====== DATA FOR THE TASK

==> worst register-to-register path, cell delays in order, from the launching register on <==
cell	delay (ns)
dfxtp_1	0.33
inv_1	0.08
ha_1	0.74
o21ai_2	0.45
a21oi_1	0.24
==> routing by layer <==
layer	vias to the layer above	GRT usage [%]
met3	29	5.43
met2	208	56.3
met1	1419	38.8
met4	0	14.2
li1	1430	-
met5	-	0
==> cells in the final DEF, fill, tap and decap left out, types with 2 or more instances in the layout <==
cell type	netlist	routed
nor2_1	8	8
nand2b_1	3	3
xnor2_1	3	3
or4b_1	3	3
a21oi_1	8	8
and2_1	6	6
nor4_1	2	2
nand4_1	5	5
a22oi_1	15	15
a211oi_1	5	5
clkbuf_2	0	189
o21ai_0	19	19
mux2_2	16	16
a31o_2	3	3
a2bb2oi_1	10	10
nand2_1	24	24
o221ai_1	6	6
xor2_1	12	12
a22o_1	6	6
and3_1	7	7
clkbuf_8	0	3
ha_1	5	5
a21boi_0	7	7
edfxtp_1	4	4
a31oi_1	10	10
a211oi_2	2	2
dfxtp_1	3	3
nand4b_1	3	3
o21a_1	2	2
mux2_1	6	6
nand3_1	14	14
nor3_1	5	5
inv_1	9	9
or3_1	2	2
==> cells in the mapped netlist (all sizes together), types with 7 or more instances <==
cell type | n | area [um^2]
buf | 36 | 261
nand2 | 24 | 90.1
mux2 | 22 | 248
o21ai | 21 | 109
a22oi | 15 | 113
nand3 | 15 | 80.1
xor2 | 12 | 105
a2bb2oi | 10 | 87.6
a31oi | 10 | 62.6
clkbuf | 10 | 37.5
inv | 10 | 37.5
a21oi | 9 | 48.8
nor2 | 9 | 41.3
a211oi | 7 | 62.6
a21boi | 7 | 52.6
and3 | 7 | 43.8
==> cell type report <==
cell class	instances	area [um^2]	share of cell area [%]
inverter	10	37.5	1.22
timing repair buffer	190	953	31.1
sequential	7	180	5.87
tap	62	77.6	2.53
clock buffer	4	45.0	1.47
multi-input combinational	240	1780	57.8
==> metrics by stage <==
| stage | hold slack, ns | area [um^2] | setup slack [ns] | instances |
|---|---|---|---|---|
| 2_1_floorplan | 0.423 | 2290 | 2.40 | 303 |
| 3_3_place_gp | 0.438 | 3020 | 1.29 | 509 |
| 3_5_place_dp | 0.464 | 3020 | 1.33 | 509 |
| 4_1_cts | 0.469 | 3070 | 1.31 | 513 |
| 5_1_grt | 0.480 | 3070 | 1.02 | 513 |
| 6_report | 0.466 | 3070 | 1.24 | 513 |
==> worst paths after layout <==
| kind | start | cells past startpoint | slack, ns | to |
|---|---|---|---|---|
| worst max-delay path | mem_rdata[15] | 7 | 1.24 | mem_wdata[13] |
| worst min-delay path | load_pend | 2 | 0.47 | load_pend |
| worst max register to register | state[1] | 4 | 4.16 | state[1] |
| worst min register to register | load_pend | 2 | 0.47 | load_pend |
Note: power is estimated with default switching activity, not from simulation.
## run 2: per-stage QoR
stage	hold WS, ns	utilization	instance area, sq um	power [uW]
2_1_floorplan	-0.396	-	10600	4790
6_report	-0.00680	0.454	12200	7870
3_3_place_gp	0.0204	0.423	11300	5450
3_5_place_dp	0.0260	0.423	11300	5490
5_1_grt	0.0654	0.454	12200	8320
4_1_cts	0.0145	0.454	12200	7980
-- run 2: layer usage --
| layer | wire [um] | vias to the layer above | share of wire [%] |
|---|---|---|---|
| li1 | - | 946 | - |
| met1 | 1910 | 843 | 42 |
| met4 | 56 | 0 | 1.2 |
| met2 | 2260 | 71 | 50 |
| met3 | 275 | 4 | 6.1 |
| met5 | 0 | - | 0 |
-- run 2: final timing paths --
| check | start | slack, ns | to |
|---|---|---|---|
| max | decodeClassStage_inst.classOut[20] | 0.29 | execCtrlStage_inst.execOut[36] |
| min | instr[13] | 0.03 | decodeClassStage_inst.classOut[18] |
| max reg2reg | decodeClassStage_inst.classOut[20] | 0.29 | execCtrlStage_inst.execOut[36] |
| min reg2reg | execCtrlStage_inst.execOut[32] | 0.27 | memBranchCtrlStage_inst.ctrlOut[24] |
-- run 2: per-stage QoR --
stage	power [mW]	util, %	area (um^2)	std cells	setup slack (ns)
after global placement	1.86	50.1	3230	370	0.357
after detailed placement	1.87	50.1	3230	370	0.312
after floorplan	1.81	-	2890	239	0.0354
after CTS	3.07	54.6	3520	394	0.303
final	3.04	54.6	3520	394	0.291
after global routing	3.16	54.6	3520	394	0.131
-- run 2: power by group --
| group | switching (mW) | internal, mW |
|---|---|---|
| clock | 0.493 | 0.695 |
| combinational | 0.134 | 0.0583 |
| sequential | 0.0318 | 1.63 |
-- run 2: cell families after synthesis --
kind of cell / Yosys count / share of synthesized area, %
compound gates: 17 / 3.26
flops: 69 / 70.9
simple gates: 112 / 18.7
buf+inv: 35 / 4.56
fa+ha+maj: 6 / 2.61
--- src/logic/iq_pkg.sv ---
package iq_pkg;

    // Queue geometry.
    localparam int IQ_DEPTH  = 16;
    localparam int IQ_ADDR_W = 4;
    localparam int IQ_CNT_W  = 5;

    // Lanes in and out per cycle.
    localparam int DISPATCH_WIDTH = 4;
    localparam int DISPATCH_CNT_W = 3;
    localparam int ISSUE_WIDTH    = 2;
    localparam int ISSUE_CNT_W    = 2;

    typedef logic [IQ_ADDR_W-1:0]      iq_addr_t;
    typedef logic [IQ_CNT_W-1:0]       iq_count_t;
    typedef logic [DISPATCH_CNT_W-1:0] dispatch_count_t;
    typedef logic [ISSUE_CNT_W-1:0]    issue_count_t;

endpackage

--- src/logic/uop_pkg.sv ---
package uop_pkg;

    // Field widths of a micro-op.
    localparam int DATA_W   = 16;
    localparam int OPCODE_W = 3;
    localparam int TAG_W    = 6;
    localparam int UOP_W    = TAG_W + OPCODE_W + 2 * DATA_W;

    // Bit offsets, tag at the top and operand b at the bottom.
    localparam int B_LSB      = 0;
    localparam int A_LSB      = B_LSB + DATA_W;
    localparam int OPCODE_LSB = A_LSB + DATA_W;
    localparam int TAG_LSB    = OPCODE_LSB + OPCODE_W;

    typedef logic [DATA_W-1:0]   data_t;
    typedef logic [OPCODE_W-1:0] opcode_t;
    typedef logic [TAG_W-1:0]    tag_t;
    typedef logic [UOP_W-1:0]    uop_t;

    // ALU operations. Code 7 yields zero.
    localparam opcode_t OP_ADD = 3'd0;
    localparam opcode_t OP_SUB = 3'd1;
    localparam opcode_t OP_AND = 3'd2;
    localparam opcode_t OP_OR  = 3'd3;
    localparam opcode_t OP_XOR = 3'd4;
    localparam opcode_t OP_SHL = 3'd5;
    localparam opcode_t OP_SHR = 3'd6;

endpackage
$ cat config.mk
export PLATFORM = sky130hd
export DESIGN_NAME = reply_tx
export DESIGN_NICKNAME = d
export VERILOG_FILES = /design/src/esp_link_pkg.sv /design/src/reply_tx.sv
export SDC_FILE = /design/constraint.sdc
export NUM_CORES = 1
export LEC_CHECK = 0
export BUFFER_PORTS_ARGS = -buffer_cell sky130_fd_sc_hd__buf_2
export CAP_MARGIN = 40
export CORE_MARGIN = 2
export CORE_UTILIZATION = 51
export DETAILED_ROUTE_END_ITERATION = 8
export GPL_ROUTABILITY_DRIVEN = 0
export PLACE_DENSITY = 0.75
export SLEW_MARGIN = 20
export SYNTH_ARGS = -nofsm -noshare
export SYNTH_HDL_FRONTEND = slang
export SYNTH_SLANG_ARGS = --single-unit
$ cat constraint.sdc
create_clock -name clk -period 2.05 [get_ports clk]
set_input_delay 0.41 -clock clk [delete_from_list [all_inputs] [get_ports clk]]
set_output_delay 0.41 -clock clk [all_outputs]
set_load 0.02 [all_outputs]
File: src/esp_link_pkg.sv
`default_nettype none

package esp_link_pkg;

  // widths with a meaning on the link
  typedef logic [7:0] byte_t;   // one spi or data byte
  typedef logic [7:0] cmd_t;    // command code, first byte of a frame

  // command codes sent by the microcontroller
  localparam cmd_t cmd_get_cookie       = 8'd0;
  localparam cmd_t cmd_bram_poke        = 8'd1;   // addr lo, addr hi, data
  localparam cmd_t cmd_bram_peek        = 8'd2;   // addr lo, addr hi
  localparam cmd_t cmd_get_version      = 8'd15;
  localparam cmd_t cmd_set_screen_color = 8'd17;  // red, green, blue

  // small inferred ram, upper address bits dropped so addresses wrap
  localparam int mem_addr_w = 10;
  localparam int mem_depth  = 1 << mem_addr_w;
  typedef logic [mem_addr_w-1:0] mem_addr_t;

  typedef logic [23:0] rgb_t;   // red in the top byte

  // fixed reply values
  localparam byte_t      cookie        = 8'haf;
  localparam logic [2:0] version_major = 3'd0;
  localparam logic [4:0] version_minor = 5'd3;
  localparam rgb_t       rgb_reset     = 24'hffffff;  // white screen out of reset

  // decoder fsm
  typedef enum logic [1:0] {
    idle,         // waiting for a command byte
    read_params   // collecting parameter bytes
  } decode_state_e;

  // finished command handed from decode to execute
  typedef struct packed {
    logic  go;    // one cycle strobe
    cmd_t  cmd;
    byte_t p0;
    byte_t p1;
    byte_t p2;
  } cmd_action_t;

endpackage

`default_nettype wire
File: src/cmd_decode.sv
`timescale 1ns/1ps
`default_nettype none

module cmd_decode (
  input  logic                      clk,
  input  logic                      rst_n,
  input  esp_link_pkg::byte_t       rx_byte,
  input  logic                      rx_valid,
  input  logic                      cs_start,
  input  logic                      tx_busy,
  output esp_link_pkg::cmd_action_t action,
  output logic                      tx_arm
);

  esp_link_pkg::decode_state_e state;
  logic [1:0] idx;       // next parameter slot
  logic [1:0] n_params;  // parameter count of the latched command
  logic       go_q;
  logic       take;      // byte accepted this cycle
  esp_link_pkg::cmd_t  cmd_q;
  esp_link_pkg::byte_t p0_q;
  esp_link_pkg::byte_t p1_q;
  esp_link_pkg::byte_t p2_q;

  // bytes clocked in during a reply slot are dummies
  assign take = rx_valid && !tx_busy && !cs_start;

  always_ff @(posedge clk or negedge rst_n) begin
    if (!rst_n) begin
      state    <= esp_link_pkg::idle;
      idx      <= '0;
      n_params <= '0;
      go_q     <= 1'b0;
      tx_arm   <= 1'b0;
    end else begin
      go_q   <= 1'b0;  // strobes
      tx_arm <= 1'b0;
      if (cs_start) begin
        state <= esp_link_pkg::idle;  // new frame drops a partial command
      end else if (take) begin
        case (state)
          esp_link_pkg::idle: begin
            idx <= '0;
            case (rx_byte)
              esp_link_pkg::cmd_get_cookie,
              esp_link_pkg::cmd_get_version: begin
                go_q   <= 1'b1;  // no params, fire at once
                tx_arm <= 1'b1;  // reply in the next byte slot
              end
              esp_link_pkg::cmd_bram_poke,
              esp_link_pkg::cmd_set_screen_color: begin
                n_params <= 2'd3;
                state    <= esp_link_pkg::read_params;
              end
              esp_link_pkg::cmd_bram_peek: begin
                n_params <= 2'd2;
                state    <= esp_link_pkg::read_params;
              end
              default: state <= esp_link_pkg::idle;  // unknown code ignored
            endcase
          end
          esp_link_pkg::read_params: begin
            if (idx == n_params - 2'd1) begin
              // last parameter arrives with this byte
              go_q   <= 1'b1;
              tx_arm <= (cmd_q == esp_link_pkg::cmd_bram_peek);
              state  <= esp_link_pkg::idle;
            end else begin
              idx <= idx + 2'd1;
            end
          end
          default: state <= esp_link_pkg::idle;
        endcase
      end
    end
  end

  // command and parameter bytes, held stable until the next frame
  always_ff @(posedge clk) begin
    if (take) begin
      if (state == esp_link_pkg::idle) begin
        cmd_q <= rx_byte;
      end else begin
        case (idx)
          2'd0:    p0_q <= rx_byte;
          2'd1:    p1_q <= rx_byte;
          default: p2_q <= rx_byte;
        endcase
      end
    end
  end

  assign action = '{go: go_q, cmd: cmd_q, p0: p0_q, p1: p1_q, p2: p2_q};

endmodule

`default_nettype wire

============

Above are the records. Print exactly, and only, the lines from the line with "1.02 | 513 |" to the line with "kind of cell", both inclusive.

__COMPLETED TASK__
| 5_1_grt | 0.480 | 3070 | 1.02 | 513 |
| 6_report | 0.466 | 3070 | 1.24 | 513 |
==> worst paths after layout <==
| kind | start | cells past startpoint | slack, ns | to |
|---|---|---|---|---|
| worst max-delay path | mem_rdata[15] | 7 | 1.24 | mem_wdata[13] |
| worst min-delay path | load_pend | 2 | 0.47 | load_pend |
| worst max register to register | state[1] | 4 | 4.16 | state[1] |
| worst min register to register | load_pend | 2 | 0.47 | load_pend |
Note: power is estimated with default switching activity, not from simulation.
## run 2: per-stage QoR
stage	hold WS, ns	utilization	instance area, sq um	power [uW]
2_1_floorplan	-0.396	-	10600	4790
6_report	-0.00680	0.454	12200	7870
3_3_place_gp	0.0204	0.423	11300	5450
3_5_place_dp	0.0260	0.423	11300	5490
5_1_grt	0.0654	0.454	12200	8320
4_1_cts	0.0145	0.454	12200	7980
-- run 2: layer usage --
| layer | wire [um] | vias to the layer above | share of wire [%] |
|---|---|---|---|
| li1 | - | 946 | - |
| met1 | 1910 | 843 | 42 |
| met4 | 56 | 0 | 1.2 |
| met2 | 2260 | 71 | 50 |
| met3 | 275 | 4 | 6.1 |
| met5 | 0 | - | 0 |
-- run 2: final timing paths --
| check | start | slack, ns | to |
|---|---|---|---|
| max | decodeClassStage_inst.classOut[20] | 0.29 | execCtrlStage_inst.execOut[36] |
| min | instr[13] | 0.03 | decodeClassStage_inst.classOut[18] |
| max reg2reg | decodeClassStage_inst.classOut[20] | 0.29 | execCtrlStage_inst.execOut[36] |
| min reg2reg | execCtrlStage_inst.execOut[32] | 0.27 | memBranchCtrlStage_inst.ctrlOut[24] |
-- run 2: per-stage QoR --
stage	power [mW]	util, %	area (um^2)	std cells	setup slack (ns)
after global placement	1.86	50.1	3230	370	0.357
after detailed placement	1.87	50.1	3230	370	0.312
after floorplan	1.81	-	2890	239	0.0354
after CTS	3.07	54.6	3520	394	0.303
final	3.04	54.6	3520	394	0.291
after global routing	3.16	54.6	3520	394	0.131
-- run 2: power by group --
| group | switching (mW) | internal, mW |
|---|---|---|
| clock | 0.493 | 0.695 |
| combinational | 0.134 | 0.0583 |
| sequential | 0.0318 | 1.63 |
-- run 2: cell families after synthesis --
kind of cell / Yosys count / share of synthesized area, %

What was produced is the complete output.